To its credit, the book does contain two 'necrologies' of sorts: the first is a four-page chapter called "Demolitions Noted" where several hundred movie houses around the nation are listed as gone, featuring, for example, an eight-page spread of the Pekin Th. of Pekin, Illinois being demolished, yet nothing is shown of it in its prime so that the reader could really appreciate that this was a unique Chinese-styled small movie palace of the 'atmospheric' (stars and clouds) type worthy of preservation. Had the author taken the trouble to locate a copy of one of the foremost books on the American movie theatre: AMERICAN MOVIE PALACES by David Naylor, he would have seen on its page 82 a photo of the Pekin Theatre in its pre-demolition prime, and then his photos of it in demolition would have had more context and impact had he sought to include this photo with his. Any research on his part would have disclosed that the photo was owned by one of the founders of the Theatre Historical Society of America which publishes a magazine of such theatre history: "Marquee", and no doubt that photo and many others could have been obtained, but neither the Society nor its magazine are mentioned in the book. Such research is what sets a quality book apart from others of lesser stature, picture book or not.
The second 'necrology' is the chapter entitled: "Conversions Noted" which is perhaps the least depressing in the book since it shows, within its seven pages of listings, that theatres large or small can have other useful lives. An overlooked conversion was the unusual one which occurred in Milwaukee when the 1920 Riviera Th. was converted to a bicycle emporium cum velodrome with a planned bike racing track to be constructed atop the balcony and around the walls under the old chandelier positions with inverted bicycle frames supporting high intensity up-lights as the new 'chandeliers'!
The comentaries by several notables do little to advance scholarship, something one would have expected from a book published by a university press.
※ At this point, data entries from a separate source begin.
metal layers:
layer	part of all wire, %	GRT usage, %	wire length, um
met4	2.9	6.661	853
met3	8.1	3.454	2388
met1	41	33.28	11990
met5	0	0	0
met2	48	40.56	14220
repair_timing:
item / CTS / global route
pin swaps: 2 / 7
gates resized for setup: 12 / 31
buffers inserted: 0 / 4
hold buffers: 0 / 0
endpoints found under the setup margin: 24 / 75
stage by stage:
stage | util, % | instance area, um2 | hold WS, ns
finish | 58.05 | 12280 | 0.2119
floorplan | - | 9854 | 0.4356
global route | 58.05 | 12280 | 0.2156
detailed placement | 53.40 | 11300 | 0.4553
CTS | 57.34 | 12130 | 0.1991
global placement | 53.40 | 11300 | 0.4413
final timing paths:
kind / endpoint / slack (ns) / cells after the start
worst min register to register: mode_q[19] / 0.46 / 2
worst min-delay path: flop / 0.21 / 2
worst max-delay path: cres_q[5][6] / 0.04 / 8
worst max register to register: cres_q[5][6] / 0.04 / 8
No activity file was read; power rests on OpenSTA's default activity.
$ cat src/wdc_pkg.sv
// package: register map, field layout and timing constants of the watchdog control block
package wdc_pkg;

  // register byte addresses
  localparam logic [31:0] WDC_CTRL_ADDR = 32'h0000_003c;
  localparam logic [31:0] WDC_SERVICE_ADDR = 32'h0000_0040;
  localparam logic [31:0] WDC_CONFIG_ADDR = 32'h0000_0044;
  localparam logic [31:0] WDC_STATUS_ADDR = 32'h0000_0048;
  localparam logic [31:0] WDC_MASK_ADDR = 32'h0000_004c;
  localparam logic [31:0] WDC_COUNT_ADDR = 32'h0000_0050;

  // watchdog_control_register fields
  localparam int WDC_WINDOW_POS = 7;
  localparam int WDC_STOPDBG_POS = 6;
  localparam int WDC_WRMASK_POS = 5;
  localparam int WDC_RATE_LSB = 0;
  localparam int WDC_RATE_W = 3;

  // configuration register fields
  localparam int WDC_CLKSEL_POS = 0;
  localparam int WDC_PSTOP_POS = 1;
  localparam int WDC_PCE_POS = 2;

  // status and mask fields
  localparam int WDC_ST_TIMEOUT = 0;
  localparam int WDC_ST_WINDOW = 1;
  localparam int WDC_ST_BADSEQ = 2;
  localparam int WDC_ST_SERVICED = 3;
  localparam int WDC_ST_W = 4;

  // reset values before the flash load
  localparam logic WDC_WINDOW_RST = 1'b0;
  localparam logic WDC_STOPDBG_RST = 1'b0;
  localparam logic [2:0] WDC_RATE_RST = 3'h0;
  localparam logic [2:0] WDC_CONFIG_RST = 3'h0;
  localparam logic [3:0] WDC_MASK_RST = 4'h0;

  // rates and service sequence
  localparam logic [2:0] WDC_RATE_OFF = 3'h0;
  localparam logic [4:0] WDC_EXP_LONGEST = 5'h18;
  localparam logic [34:0] WDC_EXP_TABLE = {5'h18, 5'h17, 5'h16, 5'h14, 5'h12, 5'h10, 5'h0e};
  localparam logic [7:0] WDC_SVC_ARM = 8'h55;
  localparam logic [7:0] WDC_SVC_FIRE = 8'haa;
  localparam int WDC_CNT_W = 25;

  typedef enum logic [0:0] {WDC_SVC_IDLE, WDC_SVC_ARMED} wdc_svc_t;

  typedef struct packed {
    logic window;
    logic stop_in_debug;
    logic [2:0] rate;
  } wdc_ctrl_t;

  typedef struct packed {
    logic [2:0] sync1;
    logic [2:0] sync2;
    logic [1:0] sync3;
    logic loaded;
    logic written_once;
    wdc_ctrl_t ctrl;
    logic [2:0] config_bits;
    logic [WDC_ST_W-1:0] status;
    logic [WDC_ST_W-1:0] mask;
    wdc_svc_t svc;
    logic [WDC_CNT_W-1:0] count;
    logic [31:0] prdata;
    logic pready;
    logic pslverr;
    logic sys_reset;
    logic freeze;
    logic irq;
  } wdc_state_t;

endpackage

$ cat src/wdc_top.sv
// watchdog control: control register, rates, window servicing and timeout reset
//
// Behaviour
// - special mode any write; normal only sets
// - normal mode window/rate written once, unmasked
// - special mode window/rate unmasked writes always
// - rate zero or window zero keeps value
// - write mask discards, no write-once use
// - load from flash; nonzero rate starts
// - clock-select change or oscillator loss restarts
// - normal restart on rate, window, debug-stop set
// - special mode any control write restarts
// - window mode: early service causes reset
// - first value repeats; second value restarts
// - stop-in-debug halts counters in debug
// - nonzero rate enables; timeout raises reset
// - special debug run: longest, non-windowed
// - rate codes map to listed exponents
// - counter clock from rc or oscillator
// - stop halts unless pseudo-stop with oscillator and PCE set
//
// The implementer's own choice: the APB register port.
`timescale 1ns/10ps
module wdc_top
  import wdc_pkg::*;
#(
  parameter int unsigned EXP_SHRINK = 0
) (
  // clock and reset
  input wire logic CLK,
  input wire logic RESET_N,
  // apb slave
  input wire logic PSEL,
  input wire logic PENABLE,
  input wire logic PWRITE,
  input wire logic [31:0] PADDR,
  input wire logic [31:0] PWDATA,
  output logic [31:0] PRDATA,
  output logic PREADY,
  output logic PSLVERR,
  // device modes, same clock
  input wire logic SPECIAL_MODE,
  input wire logic DEBUG_ACTIVE,
  input wire logic STOP_MODE,
  // flash defaults, valid when reset releases
  input wire logic FLASH_WINDOW,
  input wire logic [2:0] FLASH_RATE,
  // asynchronous pins
  input wire logic OSC_GOOD,
  input wire logic RC_CLK_IN,
  input wire logic OSC_CLK_IN,
  // results
  output logic WATCHDOG_RESET,
  output logic TIMER_FREEZE,
  output logic IRQ
);

  function automatic logic addr_mapped(input logic [31:0] a);
    addr_mapped = (a == WDC_CTRL_ADDR) || (a == WDC_SERVICE_ADDR) || (a == WDC_CONFIG_ADDR) ||
                  (a == WDC_STATUS_ADDR) || (a == WDC_MASK_ADDR) || (a == WDC_COUNT_ADDR);
  endfunction

  function automatic logic [4:0] rate_exp(input logic [2:0] r);
    // rate zero never counts; keep the index in range anyway
    if (r == WDC_RATE_OFF) begin
      rate_exp = WDC_EXP_LONGEST;
    end else begin
      rate_exp = WDC_EXP_TABLE[5*(r-3'h1) +: 5];
    end
  endfunction

  wdc_state_t s;
  wdc_state_t s_n;

  logic setup;
  logic wr;
  logic [7:0] d;
  logic restart;
  logic rc_tick;
  logic osc_tick;
  logic osc_good;
  logic tick;
  logic enabled;
  logic override;
  logic halt;
  logic [4:0] exp_eff;
  logic [WDC_CNT_W-1:0] period;
  logic [WDC_CNT_W-1:0] open_at;
  logic [WDC_ST_W-1:0] st_set;
  logic [WDC_ST_W-1:0] st_clr;
  logic early;

  always_comb begin
    s_n = s;
    restart = 1'b0;
    st_set = '0;
    st_clr = '0;
    // pins pass two flops; the third only feeds edge detection
    s_n.sync1 = {OSC_GOOD, OSC_CLK_IN, RC_CLK_IN};
    s_n.sync2 = s.sync1;
    s_n.sync3 = s.sync2[1:0];
    rc_tick = s.sync2[0] & ~s.sync3[0];
    osc_tick = s.sync2[1] & ~s.sync3[1];
    osc_good = s.sync2[2];
    tick = s.config_bits[WDC_CLKSEL_POS] ? osc_tick : rc_tick;

    enabled = (s.ctrl.rate != WDC_RATE_OFF);
    override = enabled && DEBUG_ACTIVE && !s.ctrl.stop_in_debug && SPECIAL_MODE;
    exp_eff = override ? WDC_EXP_LONGEST : rate_exp(s.ctrl.rate);
    exp_eff = exp_eff - 5'(EXP_SHRINK);
    period = WDC_CNT_W'(1) << exp_eff;
    open_at = period - (period >> 2);
    early = s.ctrl.window && !override && (s.count < open_at);
    // counters freeze in debug with stop-in-debug set, or in stop unless pseudo-stop on oscillator with PCE set
    halt = (DEBUG_ACTIVE && s.ctrl.stop_in_debug) ||
           (STOP_MODE && !(s.config_bits[WDC_PSTOP_POS] && s.config_bits[WDC_CLKSEL_POS] &&
                           s.config_bits[WDC_PCE_POS]));

    // apb: zero wait, answer prepared in the setup cycle
    setup = PSEL && !PENABLE;
    wr = PSEL && PENABLE && PWRITE && s.pready;
    d = PWDATA[7:0];
    s_n.pready = setup;
    s_n.pslverr = setup && !addr_mapped(PADDR);
    s_n.prdata = '0;
    if (setup && !PWRITE) begin
      case (PADDR)
        WDC_CTRL_ADDR: begin
          s_n.prdata[WDC_WINDOW_POS] = s.ctrl.window;
          s_n.prdata[WDC_STOPDBG_POS] = s.ctrl.stop_in_debug;
          s_n.prdata[WDC_RATE_LSB +: WDC_RATE_W] = s.ctrl.rate;
        end
        WDC_CONFIG_ADDR: s_n.prdata[2:0] = s.config_bits;
        WDC_STATUS_ADDR: s_n.prdata[WDC_ST_W-1:0] = s.status;
        WDC_MASK_ADDR: s_n.prdata[WDC_ST_W-1:0] = s.mask;
        WDC_COUNT_ADDR: s_n.prdata[WDC_CNT_W-1:0] = s.count;
        default: s_n.prdata = '0;
      endcase
    end

    // one-time load of flash defaults after reset release
    if (!s.loaded) begin
      s_n.loaded = 1'b1;
      s_n.ctrl.window = FLASH_WINDOW;
      s_n.ctrl.rate = FLASH_RATE;
      restart = 1'b1;
    end

    if (wr && PADDR == WDC_CTRL_ADDR) begin
      if (SPECIAL_MODE) begin
        s_n.ctrl.stop_in_debug = d[WDC_STOPDBG_POS];
        restart = 1'b1;
      end else if (d[WDC_STOPDBG_POS]) begin
        s_n.ctrl.stop_in_debug = 1'b1;
        if (!s.ctrl.stop_in_debug) begin
          restart = 1'b1;
        end
      end
      // write mask drops the field write and keeps the allowance
      if (!d[WDC_WRMASK_POS] && (SPECIAL_MODE || !s.written_once)) begin
        s_n.written_once = !SPECIAL_MODE || s.written_once;
        if (d[WDC_RATE_LSB +: WDC_RATE_W] != WDC_RATE_OFF) begin
          s_n.ctrl.rate = d[WDC_RATE_LSB +: WDC_RATE_W];
          restart = 1'b1;
        end
        if (d[WDC_WINDOW_POS]) begin
          s_n.ctrl.window = 1'b1;
          restart = 1'b1;
        end
      end
    end

    if (wr && PADDR == WDC_CONFIG_ADDR) begin
      s_n.config_bits = d[2:0];
      if (d[WDC_CLKSEL_POS] != s.config_bits[WDC_CLKSEL_POS]) begin
        restart = 1'b1;
      end
    end
    // losing the oscillator falls back to the rc clock
    if (!osc_good && s_n.config_bits[WDC_CLKSEL_POS]) begin
      s_n.config_bits[WDC_CLKSEL_POS] = 1'b0;
      restart = 1'b1;
    end

    if (wr && PADDR == WDC_MASK_ADDR) begin
      s_n.mask = d[WDC_ST_W-1:0];
    end
    if (wr && PADDR == WDC_STATUS_ADDR) begin
      st_clr = d[WDC_ST_W-1:0];
    end

    // service sequence
    if (wr && PADDR == WDC_SERVICE_ADDR && enabled) begin
      if (early) begin
        st_set[WDC_ST_WINDOW] = 1'b1;
      end else begin
        case (s.svc)
          WDC_SVC_IDLE: begin
            if (d == WDC_SVC_ARM) begin
              s_n.svc = WDC_SVC_ARMED;
            end else begin
              st_set[WDC_ST_BADSEQ] = 1'b1;
            end
          end
          WDC_SVC_ARMED: begin
            if (d == WDC_SVC_FIRE) begin
              restart = 1'b1;
              st_set[WDC_ST_SERVICED] = 1'b1;
            end else if (d != WDC_SVC_ARM) begin
              st_set[WDC_ST_BADSEQ] = 1'b1;
            end
          end
          default: s_n.svc = WDC_SVC_IDLE;
        endcase
      end
    end

    // counter
    if (restart) begin
      s_n.count = '0;
      s_n.svc = WDC_SVC_IDLE;
    end else if (enabled && tick && !halt) begin
      if (s.count == period - WDC_CNT_W'(1)) begin
        st_set[WDC_ST_TIMEOUT] = 1'b1;
        s_n.count = '0;
      end else begin
        s_n.count = s.count + WDC_CNT_W'(1);
      end
    end

    // any reset cause holds the system reset until the device is reset
    if (st_set[WDC_ST_TIMEOUT] || st_set[WDC_ST_WINDOW] || st_set[WDC_ST_BADSEQ]) begin
      s_n.sys_reset = 1'b1;
    end
    // a new event wins over a same-cycle clear
    s_n.status = (s.status & ~st_clr) | st_set;
    s_n.irq = |(s_n.status & s_n.mask);
    s_n.freeze = DEBUG_ACTIVE && s_n.ctrl.stop_in_debug;
  end

  always_ff @(posedge CLK or negedge RESET_N) begin
    if (!RESET_N) begin
      s <= '{sync1: 3'h0, sync2: 3'h0, sync3: 2'h0, loaded: 1'b0, written_once: 1'b0,
             ctrl: '{window: WDC_WINDOW_RST, stop_in_debug: WDC_STOPDBG_RST, rate: WDC_RATE_RST},
             config_bits: WDC_CONFIG_RST, status: 4'h0, mask: WDC_MASK_RST, svc: WDC_SVC_IDLE,
             count: 25'h000_0000, prdata: 32'h0000_0000, pready: 1'b0, pslverr: 1'b0,
             sys_reset: 1'b0, freeze: 1'b0, irq: 1'b0};
    end else begin
      s <= s_n;
    end
  end

  assign PRDATA = s.prdata;
  assign PREADY = s.pready;
  assign PSLVERR = s.pslverr;
  assign WATCHDOG_RESET = s.sys_reset;
  assign TIMER_FREEZE = s.freeze;
  assign IRQ = s.irq;

endmodule
File: config.mk
export PLATFORM = sky130hd
export DESIGN_NAME = lvd_control
export DESIGN_NICKNAME = d
export VERILOG_FILES = /design/src/lvd_control_pad.sv /design/src/lvd_pkg.sv /design/src/lvd_irq_delay.sv /design/src/lvd_control.sv
export SDC_FILE = /design/constraint.sdc
export NUM_CORES = 1
export LEC_CHECK = 0
export BUFFER_PORTS_ARGS = -buffer_cell sky130_fd_sc_hd__buf_2
export CAP_MARGIN = 20
export CORE_MARGIN = 3
export CORE_UTILIZATION = 35
export DETAILED_ROUTE_END_ITERATION = 6
export GPL_TIMING_DRIVEN = 0
export PLACE_DENSITY = 0.7
export SETUP_SLACK_MARGIN = 0.5
export SKIP_LAST_GASP = 1
export SLEW_MARGIN = 10
export SYNTH_ARGS = -nofsm -noshare
export SYNTH_HDL_FRONTEND = slang
export SYNTH_SLANG_ARGS = --single-unit
File: constraint.sdc
create_clock -name sys_clk -period 5.4 [get_ports sys_clk]
set_clock_uncertainty 0.1 [all_clocks]
set_input_delay 0.54 -clock sys_clk [delete_from_list [all_inputs] [get_ports sys_clk]]
set_output_delay 0.54 -clock sys_clk [all_outputs]
set_load 0.03 [all_outputs]
File: src/lvd_control_pad.sv
`timescale 1ns/1ps
`default_nettype none
`default_nettype wire

File: src/lvd_pkg.sv
// Shared constants and types for the low voltage detector control block
package lvd_pkg;

    // Clock and delay timing
    localparam int unsigned CLK_PERIOD_NS = 8;
    localparam int unsigned IRQ_DELAY_NS = 15000;
    localparam int unsigned IRQ_DELAY_CYCLES = (IRQ_DELAY_NS + CLK_PERIOD_NS - 1) / CLK_PERIOD_NS;
    localparam int unsigned SETTLE_DELAY_NS = 15000;
    localparam int unsigned SETTLE_DELAY_CYCLES = (SETTLE_DELAY_NS + CLK_PERIOD_NS - 1) / CLK_PERIOD_NS;
    localparam int unsigned DLY_CNT_W = 11;
    localparam logic [DLY_CNT_W-1:0] DLY_CNT_ZERO = 11'h000;
    localparam logic [DLY_CNT_W-1:0] DLY_CNT_ONE = 11'h001;
    localparam logic [DLY_CNT_W-1:0] DLY_CNT_LAST = DLY_CNT_W'(IRQ_DELAY_CYCLES - 1);

    // Bus geometry
    localparam int unsigned ADDR_W = 5;
    localparam int unsigned DATA_W = 32;
    localparam int unsigned BE_W = 4;
    localparam logic [DATA_W-1:0] DATA_ZERO = 32'h0000_0000;

    // Register byte offsets
    localparam logic [ADDR_W-1:0] CTRL_OFFSET = 5'h00;
    localparam logic [ADDR_W-1:0] IRQ_STATUS_OFFSET = 5'h04;
    localparam logic [ADDR_W-1:0] IRQ_CLEAR_OFFSET = 5'h08;
    localparam logic [ADDR_W-1:0] IRQ_ENABLE_OFFSET = 5'h0C;
    localparam logic [ADDR_W-1:0] IRQ_FORCE_OFFSET = 5'h10;

    // Control register fields
    localparam int unsigned THR_LSB = 0;
    localparam int unsigned THR_MSB = 2;
    localparam int unsigned ENABLE_BIT = 4;
    localparam int unsigned FLAG_BIT = 5;
    localparam int unsigned CTRL_W = 8;
    localparam logic [CTRL_W-1:0] CTRL_RESET = 8'h00;

    // Interrupt register fields
    localparam int unsigned IRQ_W = 1;
    localparam int unsigned IRQ_FLAG_BIT = 0;
    localparam logic [IRQ_W-1:0] IRQ_RESET = 1'h0;

    // Threshold codes; the last one switches to the external sense pin at 1.25 V
    localparam logic [2:0] THR_2V0 = 3'h0;
    localparam logic [2:0] THR_2V2 = 3'h1;
    localparam logic [2:0] THR_2V4 = 3'h2;
    localparam logic [2:0] THR_2V7 = 3'h3;
    localparam logic [2:0] THR_3V0 = 3'h4;
    localparam logic [2:0] THR_3V3 = 3'h5;
    localparam logic [2:0] THR_3V6 = 3'h6;
    localparam logic [2:0] THR_EXTERNAL = 3'h7;

    // Comparator synchroniser depth
    localparam int unsigned SYNC_STAGES = 3;

    // Register select, one-hot
    typedef enum logic [5:0] {
        SEL_NONE = 6'b000001,
        SEL_CTRL = 6'b000010,
        SEL_STATUS = 6'b000100,
        SEL_CLEAR = 6'b001000,
        SEL_ENABLE = 6'b010000,
        SEL_FORCE = 6'b100000
    } reg_sel_type;

    // Delay counter states, one-hot
    typedef enum logic [2:0] {
        DLY_IDLE = 3'b001,
        DLY_COUNT = 3'b010,
        DLY_DONE = 3'b100
    } delay_state_type;

    // Software-held control fields
    typedef struct packed {
        logic enable;
        logic [2:0] threshold;
    } ctrl_type;

    // Controls handed to the analog comparator
    typedef struct packed {
        logic power;
        logic sense_select;
        logic [2:0] threshold;
    } analog_ctrl_type;

endpackage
When the author/photographer explains in the "Conclusion" that he knew nothing of the documented locations of movie houses (few of these here could really qualify to use the term 'theatre') until someone introduced him to the standard of such guides: "The Film Daily Yearbook", it is obvious that scholarship or any real contribution to the body of knowledge was not the genesis of this work. Even one afternoon in any real library would have introduced him to the many volumes on the subject as well as magazines, and had such limited research been done, no doubt the author would have been able to do more than stumble about the towns of America hoping to find a dead show house; he could have given us some background to the origins of this genre and thus put meat on the bones of the photos, good ones though they are.
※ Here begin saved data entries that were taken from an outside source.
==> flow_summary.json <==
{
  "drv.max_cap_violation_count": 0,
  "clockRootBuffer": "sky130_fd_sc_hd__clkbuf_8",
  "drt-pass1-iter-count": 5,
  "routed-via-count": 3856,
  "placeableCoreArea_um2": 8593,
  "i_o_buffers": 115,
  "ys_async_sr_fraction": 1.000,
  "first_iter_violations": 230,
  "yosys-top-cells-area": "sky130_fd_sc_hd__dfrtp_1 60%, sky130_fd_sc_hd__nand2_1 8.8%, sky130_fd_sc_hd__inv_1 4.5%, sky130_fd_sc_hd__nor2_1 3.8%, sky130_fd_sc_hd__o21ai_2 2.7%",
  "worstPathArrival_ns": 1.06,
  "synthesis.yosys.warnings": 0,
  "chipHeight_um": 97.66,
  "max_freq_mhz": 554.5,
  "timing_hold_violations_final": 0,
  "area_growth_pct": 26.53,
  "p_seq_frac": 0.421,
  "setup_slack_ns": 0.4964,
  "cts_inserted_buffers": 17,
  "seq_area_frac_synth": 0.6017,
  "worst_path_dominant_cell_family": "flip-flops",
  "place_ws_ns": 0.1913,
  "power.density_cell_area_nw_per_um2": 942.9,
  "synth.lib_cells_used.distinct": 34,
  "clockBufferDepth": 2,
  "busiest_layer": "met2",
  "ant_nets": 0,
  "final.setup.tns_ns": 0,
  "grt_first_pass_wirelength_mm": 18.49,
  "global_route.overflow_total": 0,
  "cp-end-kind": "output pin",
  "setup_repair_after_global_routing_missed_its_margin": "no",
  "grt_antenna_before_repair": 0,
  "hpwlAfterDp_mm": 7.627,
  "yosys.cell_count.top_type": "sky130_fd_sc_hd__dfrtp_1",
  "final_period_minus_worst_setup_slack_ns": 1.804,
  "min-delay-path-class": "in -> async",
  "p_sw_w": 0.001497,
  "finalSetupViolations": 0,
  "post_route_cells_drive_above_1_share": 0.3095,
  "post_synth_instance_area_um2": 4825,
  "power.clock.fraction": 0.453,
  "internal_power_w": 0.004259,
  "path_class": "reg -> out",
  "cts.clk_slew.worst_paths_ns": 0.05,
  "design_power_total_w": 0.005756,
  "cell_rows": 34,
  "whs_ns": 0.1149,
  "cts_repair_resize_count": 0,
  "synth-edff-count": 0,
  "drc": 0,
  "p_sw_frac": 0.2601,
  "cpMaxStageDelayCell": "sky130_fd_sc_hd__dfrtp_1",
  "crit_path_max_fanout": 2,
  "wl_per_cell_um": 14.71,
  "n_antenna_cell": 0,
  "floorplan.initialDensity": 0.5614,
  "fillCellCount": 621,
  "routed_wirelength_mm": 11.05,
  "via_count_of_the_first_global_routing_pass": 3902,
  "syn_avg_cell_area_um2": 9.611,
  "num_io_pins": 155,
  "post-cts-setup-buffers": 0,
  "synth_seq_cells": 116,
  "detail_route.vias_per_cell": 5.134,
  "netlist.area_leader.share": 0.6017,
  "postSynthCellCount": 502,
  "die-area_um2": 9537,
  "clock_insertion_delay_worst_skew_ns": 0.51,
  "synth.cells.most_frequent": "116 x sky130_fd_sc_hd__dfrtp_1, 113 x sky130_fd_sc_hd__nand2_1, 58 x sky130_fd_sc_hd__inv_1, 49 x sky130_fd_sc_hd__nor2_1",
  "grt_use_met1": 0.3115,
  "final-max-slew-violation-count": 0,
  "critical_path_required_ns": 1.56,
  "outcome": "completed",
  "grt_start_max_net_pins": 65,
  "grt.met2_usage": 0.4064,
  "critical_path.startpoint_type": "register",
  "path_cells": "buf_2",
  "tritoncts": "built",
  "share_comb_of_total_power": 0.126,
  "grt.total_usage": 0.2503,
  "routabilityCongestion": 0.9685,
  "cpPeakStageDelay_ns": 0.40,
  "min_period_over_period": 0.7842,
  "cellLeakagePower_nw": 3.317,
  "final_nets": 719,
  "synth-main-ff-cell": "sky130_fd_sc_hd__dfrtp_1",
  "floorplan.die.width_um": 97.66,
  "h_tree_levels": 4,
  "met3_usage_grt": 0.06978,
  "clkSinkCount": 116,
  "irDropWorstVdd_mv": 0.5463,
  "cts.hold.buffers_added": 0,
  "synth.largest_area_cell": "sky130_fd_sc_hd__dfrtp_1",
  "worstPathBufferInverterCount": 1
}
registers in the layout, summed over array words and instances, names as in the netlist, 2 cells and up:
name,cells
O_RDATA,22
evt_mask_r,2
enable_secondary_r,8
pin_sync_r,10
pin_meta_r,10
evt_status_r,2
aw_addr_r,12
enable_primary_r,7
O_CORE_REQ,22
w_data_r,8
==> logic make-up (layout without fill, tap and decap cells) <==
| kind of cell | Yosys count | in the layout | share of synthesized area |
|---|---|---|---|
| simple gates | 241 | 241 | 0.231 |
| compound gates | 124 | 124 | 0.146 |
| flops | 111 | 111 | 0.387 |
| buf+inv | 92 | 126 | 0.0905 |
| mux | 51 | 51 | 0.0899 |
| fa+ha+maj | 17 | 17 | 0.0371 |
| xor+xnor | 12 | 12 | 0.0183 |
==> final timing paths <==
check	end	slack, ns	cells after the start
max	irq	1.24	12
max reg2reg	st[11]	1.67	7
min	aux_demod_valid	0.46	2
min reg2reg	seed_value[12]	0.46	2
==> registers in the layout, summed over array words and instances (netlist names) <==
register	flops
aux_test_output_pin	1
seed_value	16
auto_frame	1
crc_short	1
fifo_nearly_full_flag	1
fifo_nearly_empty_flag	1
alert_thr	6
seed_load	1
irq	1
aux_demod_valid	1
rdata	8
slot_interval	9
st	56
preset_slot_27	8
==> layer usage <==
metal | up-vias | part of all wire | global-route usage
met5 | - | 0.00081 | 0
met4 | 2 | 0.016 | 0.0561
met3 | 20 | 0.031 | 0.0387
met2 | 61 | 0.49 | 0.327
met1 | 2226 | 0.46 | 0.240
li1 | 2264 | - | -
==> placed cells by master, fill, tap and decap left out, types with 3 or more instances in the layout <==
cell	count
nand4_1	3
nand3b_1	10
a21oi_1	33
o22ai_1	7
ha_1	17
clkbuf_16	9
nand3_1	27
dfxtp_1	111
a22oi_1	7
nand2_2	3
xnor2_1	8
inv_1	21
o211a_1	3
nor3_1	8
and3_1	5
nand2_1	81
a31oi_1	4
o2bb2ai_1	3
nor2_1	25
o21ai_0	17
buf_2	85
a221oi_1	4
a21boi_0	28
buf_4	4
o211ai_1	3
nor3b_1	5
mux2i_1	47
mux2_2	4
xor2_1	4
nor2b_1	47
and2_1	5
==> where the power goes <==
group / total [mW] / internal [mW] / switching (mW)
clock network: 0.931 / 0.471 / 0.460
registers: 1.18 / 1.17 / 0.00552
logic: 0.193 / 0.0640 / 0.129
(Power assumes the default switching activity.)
$ cat config.mk
export PLATFORM = sky130hd
export DESIGN_NAME = cbf_charger_ctrl
export DESIGN_NICKNAME = d
export VERILOG_FILES = /design/src/cbf_pkg.sv /design/src/cbf_charger_ctrl.sv /design/src/cbf_sync.sv
export VERILOG_INCLUDE_DIRS = /design/src
export SDC_FILE = /design/constraint.sdc
export NUM_CORES = 1
export LEC_CHECK = 0
export BUFFER_PORTS_ARGS = -buffer_cell sky130_fd_sc_hd__clkbuf_2
export CAP_MARGIN = 5
export CORE_AREA = 2 2 150 152
export DETAILED_ROUTE_END_ITERATION = 10
export DIE_AREA = 0 0 152 154
export MAX_ROUTING_LAYER = met4
export SLEW_MARGIN = 20
export SYNTH_ARGS = -nofsm -noshare
export SYNTH_HDL_FRONTEND = slang
export SYNTH_SLANG_ARGS = --single-unit
$ cat constraint.sdc
create_clock -name ref_clk -period 18.8 [get_ports ref_clk]
set_clock_uncertainty 0.2 [all_clocks]
set_input_delay 3.76 -clock ref_clk [delete_from_list [all_inputs] [get_ports ref_clk]]
set_output_delay 3.76 -clock ref_clk [all_outputs]
set_load 0.05 [all_outputs]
The book's 100 some pages in the long format are nicely produced, and they may create a longing for more information so absent from this opus, in which case one is well advised to consult the landmark book which its Forward writer described as the "appropriate epitaph" of the movie house: "THE BEST REMAINING SEATS: The Golden Age of the Movie Palace" by the late Ben M. Hall (several editions available here at Amazon). "SILENT SCREENS" is a clever title, and in some depressing way it is more of an epitaph than the former title, yet it is unfulfilling, unless one is satisfied with a vagabond's jaunt with a camera down so many main streets.